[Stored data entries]
[src/hdl/cec_misc0_cfg.svh]
// Constants for the corrected-error counter syndrome register
`ifndef CEC_MISC0_CFG_SVH
`define CEC_MISC0_CFG_SVH

// Counter-format feature codes
`define CEC_FMT_NONE      3'h0
`define CEC_FMT_8BIT      3'h2
`define CEC_FMT_16BIT     3'h4

// Field widths and masks
`define CEC_CNT_W         15
`define CEC_SYND_W        32
`define CEC_MASK_WIDE     15'h7fff
`define CEC_MASK_NARROW   15'h007f

// Field positions, single-counter layouts
`define CEC_W16_FLAG      47
`define CEC_W16_CNT_HI    46
`define CEC_W8_FLAG       39
`define CEC_W8_CNT_HI     38
`define CEC_CNT_LO        32

// Field positions, dual-counter layouts
`define CEC_D16_OFLAG     63
`define CEC_D16_OCNT_HI   62
`define CEC_D16_OCNT_LO   48
`define CEC_D8_OFLAG      47
`define CEC_D8_OCNT_HI    46
`define CEC_D8_OCNT_LO    40

// Reset values
`define CEC_CNT_RST       15'h0000
`define CEC_SYND_RST      32'h0000_0000
`define CEC_RDATA_RST     64'h0000_0000_0000_0000

// Whether deferred and uncorrected errors are countable
`define CEC_COUNT_DEFERRED 1'b0
`define CEC_COUNT_UNCORR   1'b0

`endif

[src/hdl/cec_pkg.sv]
// Types for the corrected-error counter syndrome register
package cec_pkg;

  // Register layout selected by the node features
  typedef enum logic [2:0] {
    CEC_LAY_NONE = 3'b000,
    CEC_LAY_W8   = 3'b001,
    CEC_LAY_W16  = 3'b010,
    CEC_LAY_D8   = 3'b011,
    CEC_LAY_D16  = 3'b100
  } cec_layout_t;

  // Class of a reported error
  typedef enum logic [1:0] {
    CEC_ERR_CORR   = 2'b00,
    CEC_ERR_DEFER  = 2'b01,
    CEC_ERR_UNCORR = 2'b10,
    CEC_ERR_RSVD   = 2'b11
  } cec_err_class_t;

endpackage

[src/hdl/cec_misc0.sv]
// Corrected-error counter syndrome register of one error record
// Operation
// - No standard format: syndrome in 31:0, bits 63:32 read zero
// - 16-bit single: count 46:32, flag 47
// - 8-bit single: count 38:32, flag 39
// - Single counter counts every corrected error
// - Wrap flag sets on wrap, stays set
// - Flag writes may upset status overflow flag
// - Cold reset any value (here RSTN loads zero); recovery reset keeps
// - 16-bit dual: other 63/62:48, repeat 47/46:32
// - 8-bit dual: other 47/46:40, repeat 39/38:32
// - Repeat counts first error, then matching ones
// - Other counts every error repeat misses
// - Dual formats: corrected errors are countable
// - Injection present: parts writable when not valid
// - Counters readable and writable by software
// - Error-specific syndrome ignores writes while valid
// - Format field picks none, 8-bit, 16-bit
// - Dual option gives repeat plus other counter
// - Writing zero to syndrome makes record quiet
`timescale 1ns/1ps
`include "cec_misc0_cfg.svh"

module cec_misc0
  import cec_pkg::*;
(
  input  wire logic                   CLK,
  input  wire logic                   RSTN,
  input  wire logic [2:0]             FMT_SEL,
  input  wire logic                   DUAL_OPT,
  input  wire logic                   REC_COUNTABLE,
  input  wire logic                   VALID_FLAG,
  input  wire logic                   ERR_EVT,
  input  wire logic [1:0]             ERR_CLASS,
  input  wire logic [`CEC_SYND_W-1:0] ERR_SYND,
  input  wire logic                   REG_WR,
  input  wire logic [63:0]            REG_WDATA,
  output logic      [63:0]            REG_RDATA,
  output logic                        WRAP_EVT
);

  // ----------------------------------------------------------------
  // Layout selection
  // ----------------------------------------------------------------
  cec_layout_t           layout;     // Active register layout
  logic                  narrow;     // 8-bit formats
  logic                  dual;       // Repeat plus other counter
  logic                  std_fmt;    // Standard counters present
  logic                  countable;  // Class may be counted
  logic                  cnt_ev;     // Countable event this cycle
  logic                  match;      // Syndrome equals captured one
  logic [1:0]            inc_vec;    // Increment per counter
  logic [1:0]            wr_en_vec;  // Software write per counter
  logic [`CEC_CNT_W-1:0] wr_cnt [2]; // Written count per counter
  logic [1:0]            wr_flg;     // Written flag per counter
  logic [`CEC_CNT_W-1:0] cnt [2];    // Count per counter
  logic [1:0]            flg;        // Wrap flag per counter
  logic [1:0]            wrap_vec;   // Wrap pulse per counter
  logic [`CEC_SYND_W-1:0] synd_reg;  // Captured syndrome
  logic                  held_reg;   // A syndrome is captured
  logic                  synd_wr_ok; // Syndrome field writable
  logic [63:0]           rd_next;    // Packed read value

  // Decode feature fields; reserved codes act as no counter
  always_comb begin
    layout = CEC_LAY_NONE;
    if (REC_COUNTABLE) begin
      case (FMT_SEL)
        `CEC_FMT_8BIT:  layout = DUAL_OPT ? CEC_LAY_D8 : CEC_LAY_W8;
        `CEC_FMT_16BIT: layout = DUAL_OPT ? CEC_LAY_D16 : CEC_LAY_W16;
        default:        layout = CEC_LAY_NONE;
      endcase
    end
  end

  assign narrow  = (layout == CEC_LAY_W8) || (layout == CEC_LAY_D8);
  assign dual    = (layout == CEC_LAY_D8) || (layout == CEC_LAY_D16);
  assign std_fmt = (layout != CEC_LAY_NONE);

  // ----------------------------------------------------------------
  // Event qualification and counter steering
  // ----------------------------------------------------------------
  // Corrected always counts; others by build choice
  always_comb begin
    case (cec_err_class_t'(ERR_CLASS))
      CEC_ERR_CORR:   countable = 1'b1;
      CEC_ERR_DEFER:  countable = `CEC_COUNT_DEFERRED;
      CEC_ERR_UNCORR: countable = `CEC_COUNT_UNCORR;
      default:        countable = 1'b0;
    endcase
  end

  assign cnt_ev = ERR_EVT && countable;
  assign match  = held_reg && (ERR_SYND == synd_reg);

  // Primary/repeat counter or other counter, never both
  assign inc_vec[0] = std_fmt && cnt_ev && (!dual || !held_reg || match);
  assign inc_vec[1] = dual && cnt_ev && held_reg && !match;

  // ----------------------------------------------------------------
  // Software write unpacking
  // ----------------------------------------------------------------
  // Counters always writable so software can reset them
  always_comb begin
    wr_en_vec = {dual && REG_WR, std_fmt && REG_WR};
    wr_cnt[0] = `CEC_CNT_RST;
    wr_cnt[1] = `CEC_CNT_RST;
    wr_flg    = 2'b00;
    case (layout)
      CEC_LAY_W16, CEC_LAY_D16: begin
        wr_cnt[0] = REG_WDATA[`CEC_W16_CNT_HI:`CEC_CNT_LO];
        wr_flg[0] = REG_WDATA[`CEC_W16_FLAG];
        wr_cnt[1] = REG_WDATA[`CEC_D16_OCNT_HI:`CEC_D16_OCNT_LO];
        wr_flg[1] = REG_WDATA[`CEC_D16_OFLAG];
      end
      CEC_LAY_W8, CEC_LAY_D8: begin
        wr_cnt[0] = {8'h00, REG_WDATA[`CEC_W8_CNT_HI:`CEC_CNT_LO]};
        wr_flg[0] = REG_WDATA[`CEC_W8_FLAG];
        wr_cnt[1] = {8'h00, REG_WDATA[`CEC_D8_OCNT_HI:`CEC_D8_OCNT_LO]};
        wr_flg[1] = REG_WDATA[`CEC_D8_OFLAG];
      end
      default: begin
        wr_flg = 2'b00;
      end
    endcase
  end

  // ----------------------------------------------------------------
  // Counter instances
  // ----------------------------------------------------------------
  // Index 0 is the primary or repeat counter, index 1 the other
  genvar gi;
  generate
    for (gi = 0; gi < 2; gi = gi + 1) begin : g_cnt
      cec_wrap_cnt u_cnt (
        .clk     (CLK),
        .rst_n   (RSTN),
        .narrow  (narrow),
        .inc     (inc_vec[gi]),
        .wr_en   (wr_en_vec[gi]),
        .wr_cnt  (wr_cnt[gi]),
        .wr_flag (wr_flg[gi]),
        .cnt_q   (cnt[gi]),
        .flag_q  (flg[gi]),
        .wrap    (wrap_vec[gi])
      );
    end
  endgenerate

  // ----------------------------------------------------------------
  // Syndrome capture
  // ----------------------------------------------------------------
  // Error-specific syndrome locked while the record is valid
  assign synd_wr_ok = REG_WR && !VALID_FLAG;

  // Capture beats a same-cycle write; zero write frees the capture
  always_ff @(posedge CLK) begin
    if (!RSTN) begin
      synd_reg <= `CEC_SYND_RST;
      held_reg <= 1'b0;
    end else if (cnt_ev && (!dual || !held_reg)) begin
      synd_reg <= ERR_SYND;
      held_reg <= 1'b1;
    end else if (synd_wr_ok) begin
      synd_reg <= REG_WDATA[`CEC_SYND_W-1:0];
      held_reg <= (REG_WDATA[`CEC_SYND_W-1:0] != `CEC_SYND_RST);
    end
  end

  // ----------------------------------------------------------------
  // Read path and wrap report
  // ----------------------------------------------------------------
  // Pack fields by layout; unused bits read zero
  always_comb begin
    rd_next = {32'h0000_0000, synd_reg};
    case (layout)
      CEC_LAY_W16: begin
        rd_next[`CEC_W16_FLAG] = flg[0];
        rd_next[`CEC_W16_CNT_HI:`CEC_CNT_LO] = cnt[0];
      end
      CEC_LAY_W8: begin
        rd_next[`CEC_W8_FLAG] = flg[0];
        rd_next[`CEC_W8_CNT_HI:`CEC_CNT_LO] = cnt[0][6:0];
      end
      CEC_LAY_D16: begin
        rd_next[`CEC_D16_OFLAG] = flg[1];
        rd_next[`CEC_D16_OCNT_HI:`CEC_D16_OCNT_LO] = cnt[1];
        rd_next[`CEC_W16_FLAG] = flg[0];
        rd_next[`CEC_W16_CNT_HI:`CEC_CNT_LO] = cnt[0];
      end
      CEC_LAY_D8: begin
        rd_next[`CEC_D8_OFLAG] = flg[1];
        rd_next[`CEC_D8_OCNT_HI:`CEC_D8_OCNT_LO] = cnt[1][6:0];
        rd_next[`CEC_W8_FLAG] = flg[0];
        rd_next[`CEC_W8_CNT_HI:`CEC_CNT_LO] = cnt[0][6:0];
      end
      default: begin
        rd_next = {32'h0000_0000, synd_reg};
      end
    endcase
  end

  // Registered read data
  always_ff @(posedge CLK) begin
    if (!RSTN) begin
      REG_RDATA <= `CEC_RDATA_RST;
    end else begin
      REG_RDATA <= rd_next;
    end
  end

  // Hardware wraps only; software flag writes do not report here
  always_ff @(posedge CLK) begin
    if (!RSTN) begin
      WRAP_EVT <= 1'b0;
    end else begin
      WRAP_EVT <= |wrap_vec;
    end
  end

  // ----------------------------------------------------------------
  // Assertions
  // ----------------------------------------------------------------
  chk_single_count: assert property (@(posedge CLK) disable iff (!RSTN)
    (std_fmt && !dual && cnt_ev && !REG_WR) |=>
      (cnt[0] == (($past(cnt[0]) + 15'h0001) & (narrow ? `CEC_MASK_NARROW : `CEC_MASK_WIDE))))
    else $error("single counter missed an error");

  chk_repeat_first: assert property (@(posedge CLK) disable iff (!RSTN)
    (dual && cnt_ev && !held_reg && !REG_WR) |=> (held_reg && synd_reg == $past(ERR_SYND) &&
      cnt[0] == (($past(cnt[0]) + 15'h0001) & (narrow ? `CEC_MASK_NARROW : `CEC_MASK_WIDE))))
    else $error("first error not taken by repeat counter");

  chk_other_miss: assert property (@(posedge CLK) disable iff (!RSTN)
    (dual && cnt_ev && held_reg && !match && !REG_WR) |=> ($stable(cnt[0]) && $changed(cnt[1])))
    else $error("mismatched error not taken by other counter");

  chk_count_once: assert property (@(posedge CLK) disable iff (!RSTN)
    (dual && cnt_ev && !REG_WR) |=> ($changed(cnt[0]) != $changed(cnt[1])))
    else $error("error counted zero or two times");

  // Report flop loads from the same wrap term as the flag, so both rise together
  chk_wrap_flag: assert property (@(posedge CLK) disable iff (!RSTN)
    (inc_vec[0] && !REG_WR && (cnt[0] == (narrow ? `CEC_MASK_NARROW : `CEC_MASK_WIDE))) |=>
      (flg[0] && cnt[0] == `CEC_CNT_RST && WRAP_EVT))
    else $error("wrap did not set flag and report");

  // Any set wrap flag survives until software writes the register
  chk_flag_sticky: assert property (@(posedge CLK) disable iff (!RSTN)
    ((|flg) && !REG_WR) |=> ((flg & $past(flg)) == $past(flg)))
    else $error("wrap flag cleared without a write");

  chk_synd_lock: assert property (@(posedge CLK) disable iff (!RSTN)
    (REG_WR && VALID_FLAG && !cnt_ev) |=> $stable(synd_reg))
    else $error("syndrome changed by write while valid");

  chk_zero_quiet: assert property (@(posedge CLK) disable iff (!RSTN)
    (synd_wr_ok && !cnt_ev && REG_WDATA[31:0] == `CEC_SYND_RST) |=> (!held_reg && synd_reg == `CEC_SYND_RST))
    else $error("zero write did not quiesce syndrome");

  chk_none_idle: assert property (@(posedge CLK) disable iff (!RSTN)
    (layout == CEC_LAY_NONE) |=> (REG_RDATA[63:32] == 32'h0000_0000))
    else $error("counter bits visible without standard format");

  chk_d16_map: assert property (@(posedge CLK) disable iff (!RSTN)
    (layout == CEC_LAY_D16) |=> (REG_RDATA[62:48] == $past(cnt[1]) && REG_RDATA[63] == $past(flg[1])))
    else $error("other counter misplaced in 16-bit dual layout");

  chk_w8_map: assert property (@(posedge CLK) disable iff (!RSTN)
    (layout == CEC_LAY_W8) |=> (REG_RDATA[39] == $past(flg[0]) && REG_RDATA[38:32] == $past(cnt[0][6:0])))
    else $error("counter misplaced in 8-bit layout");

endmodule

• Problem statement: Copy each line of the entries in which the string "here" is found.

• Answer to this problem:
// - Cold reset any value (here RSTN loads zero); recovery reset keeps
  // Hardware wraps only; software flag writes do not report here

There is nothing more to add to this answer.